This exercise requires an exact copy of each line from the one containing "rx_buffer_flush | 1 |" down to the last line below.

= MATERIAL SHOWN =
··········
`src/inc/hbc_pkg.sv`:
```
// Purpose: constants and types of the host bus control block
// Assumes: 125 MHz clock, APB register access, word index times four is the byte address
// Notes: one aligned 32-bit word per register, at most 16 bits used
package hbc_pkg;
  // ----------------------------------------
  // clock and timing
  // ----------------------------------------
  localparam int CLK_MHZ = 125;
  localparam int TENURE_NS = 28000;
  localparam int HOLDOFF_NS = 1300;
  // longest time rounds down, least time rounds up
  localparam int TENURE_CYC = TENURE_NS * CLK_MHZ / 1000;
  localparam int HOLDOFF_CYC = (HOLDOFF_NS * CLK_MHZ + 999) / 1000;
  localparam int CNT_W = 12;
  // ----------------------------------------
  // register indexes and address width
  // ----------------------------------------
  localparam logic [11:0] IDX_HOST_BUS_CONTROL = 12'h116;
  localparam logic [11:0] IDX_RX_DMA_OFFSET = 12'h026;
  localparam logic [11:0] IDX_IRQ_STATUS = 12'h180;
  localparam logic [11:0] IDX_IRQ_CLEAR = 12'h181;
  localparam logic [11:0] IDX_IRQ_ENABLE = 12'h182;
  localparam int ADDR_W = 14;
  // ----------------------------------------
  // host_bus_control fields
  // ----------------------------------------
  localparam logic [5:0] REG_ID = 6'h17;
  localparam logic [15:0] CTRL_RESET = 16'h0017;
  localparam logic [15:0] CTRL_WMASK = 16'hBF40;
  localparam int B_RX_PTR_CLEAR = 6;
  localparam int B_DMA_STRETCH = 8;
  localparam int B_INT_DECODE = 9;
  localparam int B_MEM_ENABLE = 10;
  localparam int B_TENURE_LIMIT = 11;
  localparam int B_WAIT_DISABLE = 12;
  localparam int B_RX_DMA_SIZE = 13;
  localparam int B_IRQ_OUT_EN = 15;
  // ----------------------------------------
  // interrupt events and buffer sizes
  // ----------------------------------------
  localparam int N_EVT = 2;
  localparam int EVT_FRAME_MOVED = 0;
  localparam int EVT_TENURE_END = 1;
  localparam logic [15:0] WRAP_SMALL = 16'h3FFF;
  localparam logic [15:0] WRAP_LARGE = 16'hFFFF;
  localparam logic [15:0] DMA_STEP = 16'h0002;

  typedef enum logic [1:0] {DMA_IDLE, DMA_BURST, DMA_HOLDOFF} hbc_dma_st_t;

  // pins from the isa side, strobes and chip select active low, address true
  typedef struct packed {
    logic cs_n;
    logic ior_n;
    logic memr_n;
    logic dack_n;
    logic [19:0] addr;
  } hbc_pins_t;
endpackage : hbc_pkg

```
`src/hw/hbc_host_bus_control.sv`:
```
// Purpose: host bus control register and the isa-side behaviour it steers
// Assumes: isa pins asynchronous, core handshakes on clk
// Notes: apb slave answers in the second access cycle
//
// Decided for this implementation: the APB register port.
`timescale 1ns/10ps
module hbc_host_bus_control #(
  parameter int MEM_BASE_W = 8
) (
  input wire logic clk,
  input wire logic rst_n,
  input wire logic psel,
  input wire logic penable,
  input wire logic pwrite,
  input wire logic [hbc_pkg::ADDR_W-1:0] paddr,
  input wire logic [31:0] pwdata,
  output logic [31:0] prdata,
  output logic pready,
  output logic pslverr,
  input wire hbc_pkg::hbc_pins_t isa_pins,
  input wire logic [MEM_BASE_W-1:0] mem_base,
  input wire logic read_data_late,
  input wire logic rx_frame_pending,
  input wire logic dma_word_done,
  input wire logic cfg_load,
  input wire logic [15:0] cfg_data,
  output logic iochrdy_out,
  output logic iochrdy_oe_n,
  output logic memcs16_n,
  output logic dma_req,
  output logic dma_stretch_en,
  output logic mem_space_open,
  output logic rx_buffer_flush,
  output logic [15:0] rx_dma_offset,
  output logic irq
);
  typedef struct packed {
    hbc_pkg::hbc_pins_t s1;
    hbc_pkg::hbc_pins_t s2;
    logic [15:0] ctrl;
    logic [15:0] rx_off;
    hbc_pkg::hbc_dma_st_t dst;
    logic [hbc_pkg::CNT_W-1:0] cnt;
    logic [hbc_pkg::N_EVT-1:0] ists;
    logic [hbc_pkg::N_EVT-1:0] ien;
    logic irq;
    logic [31:0] rdata;
    logic ready;
    logic err;
    logic wait_oe_n;
    logic cs16_n;
    logic req;
    logic flush;
  } hbc_state_t;

  hbc_state_t st_r;
  hbc_state_t st_nxt;

  logic acc;
  logic wr;
  logic [11:0] idx;
  logic mapped;
  logic [15:0] wrap;
  logic [hbc_pkg::N_EVT-1:0] evt;
  logic rd_cycle;

  // ----------------------------------------
  // apb decode
  // ----------------------------------------
  assign acc = psel && penable && !st_r.ready;
  assign wr = acc && pwrite;
  assign idx = paddr[hbc_pkg::ADDR_W-1:2];
  assign mapped = (idx == hbc_pkg::IDX_HOST_BUS_CONTROL) || (idx == hbc_pkg::IDX_RX_DMA_OFFSET)
    || (idx == hbc_pkg::IDX_IRQ_STATUS) || (idx == hbc_pkg::IDX_IRQ_CLEAR)
    || (idx == hbc_pkg::IDX_IRQ_ENABLE);

  always_comb
  begin
    st_nxt = st_r;
    evt = '0;
    // ----------------------------------------
    // pin synchronisers
    // ----------------------------------------
    st_nxt.s1 = isa_pins;
    st_nxt.s2 = st_r.s1;

    // ----------------------------------------
    // register access
    // ----------------------------------------
    st_nxt.ready = acc;
    st_nxt.err = acc && !mapped;
    if (acc)
    begin
      st_nxt.rdata = '0;
      if (!pwrite)
      begin
        unique case (idx)
          hbc_pkg::IDX_HOST_BUS_CONTROL:
            st_nxt.rdata[15:0] = {st_r.ctrl[15:6], hbc_pkg::REG_ID};
          hbc_pkg::IDX_RX_DMA_OFFSET: st_nxt.rdata[15:0] = st_r.rx_off;
          hbc_pkg::IDX_IRQ_STATUS: st_nxt.rdata[hbc_pkg::N_EVT-1:0] = st_r.ists;
          hbc_pkg::IDX_IRQ_ENABLE: st_nxt.rdata[hbc_pkg::N_EVT-1:0] = st_r.ien;
          default: st_nxt.rdata = '0;
        endcase
      end
    end
    if (wr && idx == hbc_pkg::IDX_HOST_BUS_CONTROL)
      st_nxt.ctrl = (pwdata[15:0] & hbc_pkg::CTRL_WMASK) | hbc_pkg::CTRL_RESET;
    if (wr && idx == hbc_pkg::IDX_IRQ_ENABLE)
      st_nxt.ien = pwdata[hbc_pkg::N_EVT-1:0];
    // configuration memory overrides the writable bits, identifier kept
    if (cfg_load)
      st_nxt.ctrl = (cfg_data & hbc_pkg::CTRL_WMASK) | hbc_pkg::CTRL_RESET;

    // ----------------------------------------
    // receive dma sequencing
    // ----------------------------------------
    wrap = st_r.ctrl[hbc_pkg::B_RX_DMA_SIZE] ? hbc_pkg::WRAP_LARGE : hbc_pkg::WRAP_SMALL;
    if (dma_word_done && st_r.dst == hbc_pkg::DMA_BURST)
      st_nxt.rx_off = (st_r.rx_off + hbc_pkg::DMA_STEP) & wrap;
    if (st_r.cnt != '0)
      st_nxt.cnt = st_r.cnt - 1'b1;
    unique case (st_r.dst)
      hbc_pkg::DMA_IDLE:
        if (rx_frame_pending)
        begin
          st_nxt.dst = hbc_pkg::DMA_BURST;
          st_nxt.cnt = hbc_pkg::CNT_W'(hbc_pkg::TENURE_CYC - 1);
        end
      hbc_pkg::DMA_BURST:
        if (!rx_frame_pending)
        begin
          // continuous transfer ends only with the frame
          st_nxt.dst = hbc_pkg::DMA_IDLE;
          evt[hbc_pkg::EVT_FRAME_MOVED] = 1'b1;
        end
        else if (st_r.ctrl[hbc_pkg::B_TENURE_LIMIT] && st_r.cnt == '0)
        begin
          st_nxt.dst = hbc_pkg::DMA_HOLDOFF;
          st_nxt.cnt = hbc_pkg::CNT_W'(hbc_pkg::HOLDOFF_CYC - 1);
          evt[hbc_pkg::EVT_TENURE_END] = 1'b1;
        end
      hbc_pkg::DMA_HOLDOFF:
        if (st_r.cnt == '0)
          st_nxt.dst = hbc_pkg::DMA_IDLE;
    endcase
    // pointer clear dominates the sequencer and holds while set
    if (st_r.ctrl[hbc_pkg::B_RX_PTR_CLEAR])
    begin
      st_nxt.rx_off = '0;
      st_nxt.dst = hbc_pkg::DMA_IDLE;
      st_nxt.cnt = '0;
    end
    st_nxt.flush = st_r.ctrl[hbc_pkg::B_RX_PTR_CLEAR];
    st_nxt.req = (st_nxt.dst == hbc_pkg::DMA_BURST);

    // ----------------------------------------
    // interrupts: set wins over clear
    // ----------------------------------------
    if (wr && idx == hbc_pkg::IDX_IRQ_CLEAR)
      st_nxt.ists = st_r.ists & ~pwdata[hbc_pkg::N_EVT-1:0];
    st_nxt.ists = st_nxt.ists | evt;
    st_nxt.irq = st_r.ctrl[hbc_pkg::B_IRQ_OUT_EN] && |(st_nxt.ists & st_nxt.ien);

    // ----------------------------------------
    // isa side pins
    // ----------------------------------------
    // only reads outside a dma acknowledge may be stretched
    rd_cycle = (!st_r.s2.ior_n || (!st_r.s2.memr_n && st_r.ctrl[hbc_pkg::B_MEM_ENABLE]))
      && st_r.s2.dack_n;
    st_nxt.wait_oe_n = !(rd_cycle && read_data_late
      && !st_r.ctrl[hbc_pkg::B_WAIT_DISABLE]);
    if (st_r.ctrl[hbc_pkg::B_INT_DECODE])
      st_nxt.cs16_n = !(st_r.ctrl[hbc_pkg::B_MEM_ENABLE]
        && st_r.s2.addr[19 -: MEM_BASE_W] == mem_base);
    else
      st_nxt.cs16_n = st_r.s2.cs_n;
  end

  // ----------------------------------------
  // state register
  // ----------------------------------------
  always_ff @(posedge clk)
  begin
    if (!rst_n)
    begin
      st_r <= '0;
      st_r.s1 <= '1;
      st_r.s2 <= '1;
      st_r.ctrl <= hbc_pkg::CTRL_RESET;
      st_r.dst <= hbc_pkg::DMA_IDLE;
      st_r.wait_oe_n <= 1'b1;
      st_r.cs16_n <= 1'b1;
    end
    else
      st_r <= st_nxt;
  end

  assign prdata = st_r.rdata;
  assign pready = st_r.ready;
  assign pslverr = st_r.err;
  // wait is only ever driven low; high comes from the pull-up
  assign iochrdy_out = 1'b0;
  assign iochrdy_oe_n = st_r.wait_oe_n;
  assign memcs16_n = st_r.cs16_n;
  assign dma_req = st_r.req;
  assign dma_stretch_en = st_r.ctrl[hbc_pkg::B_DMA_STRETCH];
  assign mem_space_open = st_r.ctrl[hbc_pkg::B_MEM_ENABLE];
  assign rx_buffer_flush = st_r.flush;
  assign rx_dma_offset = st_r.rx_off;
  assign irq = st_r.irq;
endmodule : hbc_host_bus_control

```
`config.mk`:
```
export PLATFORM = sky130hd
export DESIGN_NAME = hbc_host_bus_control
export DESIGN_NICKNAME = d
export VERILOG_FILES = /design/src/inc/hbc_pkg.sv /design/src/hw/hbc_host_bus_control.sv
export SDC_FILE = /design/constraint.sdc
export NUM_CORES = 1
export LEC_CHECK = 0
export BUFFER_PORTS_ARGS = -buffer_cell sky130_fd_sc_hd__buf_2
export CAP_MARGIN = 20
export CORE_ASPECT_RATIO = 0.9
export CORE_MARGIN = 4
export CORE_UTILIZATION = 44
export CTS_CLUSTER_SIZE = 20
export DETAILED_ROUTE_END_ITERATION = 7
export PLACE_DENSITY_LB_ADDON = 0.3
export SYNTH_ARGS = -nofsm -noshare
export SYNTH_HDL_FRONTEND = slang
export SYNTH_SLANG_ARGS = --single-unit
```
`constraint.sdc`:
```
create_clock -name clk -period 1.65 [get_ports clk]
set_input_delay 0.165 -clock clk [delete_from_list [all_inputs] [get_ports clk]]
set_output_delay 0.165 -clock clk [all_outputs]
set_load 0.02 [all_outputs]
```
==> flow_summary.json <==
{
  "first_global_vias": 3313,
  "syn_to_final_growth_pct": 28.5,
  "drive_above_1_share_pct": 35.6,
  "peakVddDrop_uv": 460,
  "cts_max_path_buffers": 2,
  "layout_common_cells": "98 x buf_2, 83 x dfxtp_1, 51 x buf_4",
  "syn_avg_cell_area_sq_um": 9.10,
  "cp_slowest_cell": "or4b_4",
  "cts-root-buf": "clkbuf_8",
  "period_share_pct": 105,
  "p_per_area_mw_per_mm2": 909,
  "grt_max_degree": 26,
  "cts_tree": "built",
  "globalRoute.totalOverflow": 0,
  "fin_area_sq_mm": 0.00524,
  "p_leak_uw": 0.00227,
  "antenna_found_initial": 0,
  "track_usage_pct": 18.2,
  "hp-class": "in2reg",
  "cpPeakStageDelay_ps": 500,
  "crit_chain": "inv_2 -> ha_4 -> or4b_4 -> nor3_4 -> buf_6 -> nor4_2 -> xnor2_1 -> a21oi_1",
  "drtPass1Iterations": 4,
  "cp-start-kind": "register",
  "yosysTopAreaCell": "dfxtp_1",
  "netlist_instances": 448,
  "setup_ws_ps": -87.3,
  "htree_levels": 3,
  "initial_core_util_pct": 44.9,
  "cp.required_ps": 1890,
  "wl_per_cell_um": 14.2,
  "drc": 0,
  "fin_setup_tns_ps": -462,
  "synth.mux.area_fraction_pct": 2.98,
  "violations": "negative setup slack",
  "core.rowCount": 33,
  "synth_flop_cell": "dfxtp_1",
  "portBuffers": 98,
  "finalPower_uw": 4760,
  "wl_mm": 9.99,
  "min_period_ps": 1740,
  "crit_path_max_fanout": 6,
  "cts_buffers": 9,
  "synthAdderAreaFrac_pct": 1.53,
  "core_area_sq_mm": 0.00908,
  "worstSetupPathType": "reg2reg",
  "synthSimpleGateAreaFrac_pct": 23.1,
  "status": "complete, but fails checks",
  "viasPerCell": 5.03,
  "diodes": 0,
  "yosys.area.top_type_share_pct": 43.2,
  "synthXorXnorAreaFrac_pct": 5.58,
  "syn_area_sq_mm": 0.00408,
  "fp.dieW_um": 109,
  "die_h_um": 99.3,
  "setup_viol": 9,
  "io_pins": 161,
  "worstSkewPairLatency_ps": 360,
  "drtIter0Drc": 189,
  "hold_depth": 2,
  "crit_arrival_ps": 1980,
  "final_common_cell": "buf_2",
  "n_fill_cell": 820,
  "post-dp-hpwl_mm": 7.43,
  "nets": 684,
  "r2r_cells": 8,
  "synth_top_family_by_area": "simple AND/OR/NAND/NOR gates",
  "slew_viol_final": 0,
  "max-cap-violations": 0,
  "fin_util_pct": 57.7,
  "synthDistinctLibCells": 48,
  "grt_setup_unrepaired": "yes",
  "place.gp.congestion": 0.825,
  "ys_seq_elements": 88,
  "netlist_top_cells_area": "dfxtp_1 43%, buf_4 9.4%, nand2b_1 4.1%, nor2_1 4.1%, xor2_1 3.7%",
  "cp-end-kind": "register",
  "vias": 3537,
  "whs_ps": 34.5,
  "async_flop_share_pct": 0,
  "place_area_sq_mm": 0.00471,
  "fin_skew_ps": 10.2,
  "fp.dieArea_sq_mm": 0.0109,
  "synth-compound-area-share_pct": 11.8,
  "cts.sinks": 88,
  "grt_pass1_wl_mm": 15.7,
  "fmax_mhz": 576,
  "seq_area_frac_synth_pct": 43.2,
  "synth_edf_count": 0,
  "yosys_warnings": 0,
  "postRouteAntennaNets": 0,
  "finalHoldViolations": 0,
  "cts.clk_slew.worst_paths_ps": 90
}
[cells in the mapped netlist (all sizes together), types with 2 or more instances]
cell    count
nor3       10
dfxtp      88
a22oi      15
nand3      10
xor2       17
or4         3
a31oi       3
xnor2       9
and3b       3
nand4      10
a21oi      28
a221oi      2
nand3b      4
nand2b     27
nand2      26
and2        6
nor2b       2
o21ai       9
o31ai       4
nor2       45
mux2i      11
a211oi      8
inv         8
ha          5
and3        8
buf        54
nor4b       2
clkbuf     11
nor4        6
or3         3
[per-layer routing]
| layer | vias to the layer above | GRT usage [%] | part of all wire [%] |
|---|---|---|---|
| li1 | 1745 | - | - |
| met4 | 0 | 5.66 | 1.8 |
| met2 | 110 | 29.7 | 50 |
| met1 | 1668 | 23.2 | 42 |
| met5 | - | 0 | 0 |
| met3 | 14 | 5.26 | 6.6 |
[per-stage QoR]
stage	setup WS, ps	instances
3_5_place_dp	-238	663
6_report	-87.3	703
2_1_floorplan	-11.1	465
5_1_grt	-187	703
3_3_place_gp	-186	663
4_1_cts	-78.9	696
[power by group]
group	internal [uW]	switching [uW]
clock network	594	858
registers	2220	70.8
logic	506	510
total	3320	1440
[cell families after synthesis]
family | Yosys count
buf+inv | 73
compound gates | 75
other cells | 1
xor+xnor | 26
flops | 88
fa+ha+maj | 5
simple gates | 168
mux | 12
[state kept, by name, summed over array words and instances (netlist names)]
| signal | cells |
|---|---|
| st_r | 35 |
| prdata | 16 |
| rx_dma_offset | 15 |
| st_nxt | 13 |
| dma_req | 1 |
| dma_stretch_en | 1 |
| iochrdy_oe_n | 1 |
| irq | 1 |
| mem_space_open | 1 |
| memcs16_n | 1 |
| pready | 1 |
| pslverr | 1 |
| rx_buffer_flush | 1 |
[final cells by class]
type / instances / area [sq um] / area share (%)
clock inverter: 7 / 72.6 / 1.38
multi-input combinational: 304 / 2040 / 38.9
sequential: 88 / 1770 / 33.7
clock buffer: 9 / 124 / 2.36
inverter: 8 / 30.0 / 0.573
tap: 122 / 153 / 2.91
timing repair buffer: 165 / 1060 / 20.2
[final timing paths]
kind | start | to | slack, ps
setup / recovery | st_r[43] | st_r[46] | -90
hold / removal | read_data_late | iochrdy_oe_n | 30
setup reg to reg | st_r[43] | st_r[46] | -90
hold reg to reg | st_r[109] | iochrdy_oe_n | 410
[worst max-delay path: cells and delay by family (launching register included)]
family | cells | cell delay [ps]
and+or+nand+nor | 3 | 690
DFF | 1 | 340
buffers and inverters | 2 | 230
adders and majority gates | 1 | 140
AOI/OAI and AO/OA | 1 | 90
xor gates and xnor gates | 1 | 150
[what timing repair did]
item                       4_1_cts  5_1_grt
pin swaps                        9        3
setup endpoints to repair       15       18
resized for setup               17       14
buffers inserted                 5        8
hold endpoints to repair        12        0
hold buffers                    12        0
Power figures use the tool's default switching activity.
··········
= OUTPUT BELOW =
| rx_buffer_flush | 1 |
[final cells by class]
type / instances / area [sq um] / area share (%)
clock inverter: 7 / 72.6 / 1.38
multi-input combinational: 304 / 2040 / 38.9
sequential: 88 / 1770 / 33.7
clock buffer: 9 / 124 / 2.36
inverter: 8 / 30.0 / 0.573
tap: 122 / 153 / 2.91
timing repair buffer: 165 / 1060 / 20.2
[final timing paths]
kind | start | to | slack, ps
setup / recovery | st_r[43] | st_r[46] | -90
hold / removal | read_data_late | iochrdy_oe_n | 30
setup reg to reg | st_r[43] | st_r[46] | -90
hold reg to reg | st_r[109] | iochrdy_oe_n | 410
[worst max-delay path: cells and delay by family (launching register included)]
family | cells | cell delay [ps]
and+or+nand+nor | 3 | 690
DFF | 1 | 340
buffers and inverters | 2 | 230
adders and majority gates | 1 | 140
AOI/OAI and AO/OA | 1 | 90
xor gates and xnor gates | 1 | 150
[what timing repair did]
item                       4_1_cts  5_1_grt
pin swaps                        9        3
setup endpoints to repair       15       18
resized for setup               17       14
buffers inserted                 5        8
hold endpoints to repair        12        0
hold buffers                    12        0
Power figures use the tool's default switching activity.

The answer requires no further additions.